Fully dynamic biconnectivity in $\tilde{\mathcal{O}}(\log^2 n)$ time
Jacob Holm, Wojciech Nadara, Eva Rotenberg, Marek Sokołowski
TL;DR
The paper tackles the problem of fully dynamic biconnectivity, presenting a deterministic structure that maintains cut-vertices and supports inserts/deletes with amortized $\tilde{O}(\log^2 n)$ update time and worst-case $O(\log n \log^2 \log n)$ queries. The core approach chains a sequence of reductions: dynamic biconnectivity to a tree-cover level data structure, to neighborhood data structures, and finally to biased disjoint sets with VIP neighbor techniques and transient exposes. The main contributions include a formally defined transient expose operation, a neighborhood-structure framework with counting/marking extensions, a novel biased disjoint-set data structure, and a refined top-tree–based cover-level implementation that achieves near $\tilde{O}(\log^2 n)$ performance. These components yield a scalable, deterministic solution that matches the best known deterministic dynamic connectivity bounds up to polylogarithmic factors and illuminate techniques for reducing complex graph problems to structured data-structure subproblems. The work advances the state of dynamic graph algorithms by introducing new concepts ( transient expose, VIP neighbors) and deep data-structural reductions that may inspire further improvements in related connectivity problems and combinatorial structures.
Abstract
We present a deterministic fully-dynamic data structure for maintaining information about the cut-vertices in a graph; i.e. the vertices whose removal would disconnect the graph. Our data structure supports insertion and deletion of edges, as well as queries to whether a pair of connected vertices are either biconnected, or can be separated by a cutvertex, and in the latter case we support access to separating cutvertices. All update operations are supported in amortized $O(\log^2 n \log^2 \log n)$ time, and queries take worst-case $O(\log n \log^2 \log n)$ time. Note that these time bounds match the current best for deterministic dynamic connectivity up to $\log \log n$ factors. We obtain our improved running time by a series of reductions from the original problem into well-defined data structure problems.
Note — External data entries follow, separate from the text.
[config.mk]
export PLATFORM = sky130hd
export DESIGN_NAME = lpm_power_state
export DESIGN_NICKNAME = d
export VERILOG_FILES = /design/src/verilog/lpm_pkg.sv /design/src/verilog/lpm_burst_addr.sv /design/src/verilog/lpm_power_state.sv
export VERILOG_INCLUDE_DIRS = /design/src /design/src/verilog
export SDC_FILE = /design/constraint.sdc
export NUM_CORES = 1
export LEC_CHECK = 0
export BUFFER_PORTS_ARGS = -buffer_cell sky130_fd_sc_hd__buf_2
export CAP_MARGIN = 10
export CORE_MARGIN = 2
export CORE_UTILIZATION = 46
export CTS_CLUSTER_SIZE = 12
export DETAILED_ROUTE_END_ITERATION = 16
export PLACE_DENSITY = 0.76
export SYNTH_ARGS = -nofsm -noshare
export SYNTH_HDL_FRONTEND = slang
export SYNTH_SLANG_ARGS = --single-unit
[constraint.sdc]
create_clock -name CLOCK -period 2.2 [get_ports CLOCK]
set_input_delay 0.33 -clock CLOCK [delete_from_list [all_inputs] [get_ports CLOCK]]
set_output_delay 0.33 -clock CLOCK [all_outputs]
set_load 0.02 [all_outputs]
While we do apply the well-known techniques for improving running time of two-edge connectivity [STOC'00, SODA'18], these techniques alone do not lead to an update time of $\tilde{O}(\log^3 n)$, let alone the $\tilde{O}(\log^2 n)$ we give as a final result. Our contributions include a formally defined transient expose operation, which can be thought of as a cheaper read-only expose operation on a top tree. For each vertex in the graph, we maintain a data structure over its neighbors, and in this data structure we apply biasing (twice) to save two $\tilde{O}(\log n)$ factors. One of these biasing techniques is a new biased disjoint sets data structure, which may be of independent interest. Moreover, in this neighborhood data structure, we facilitate that the vertex can select two VIP neighbors that get special treatment, corresponding to its potentially two neighbors on an exposed path, improving a $\log n$-time operation down to constant time. It is this combination of VIP neighbors with the transient expose that saves an $\tilde{O}(\log n)$-factor from another bottleneck.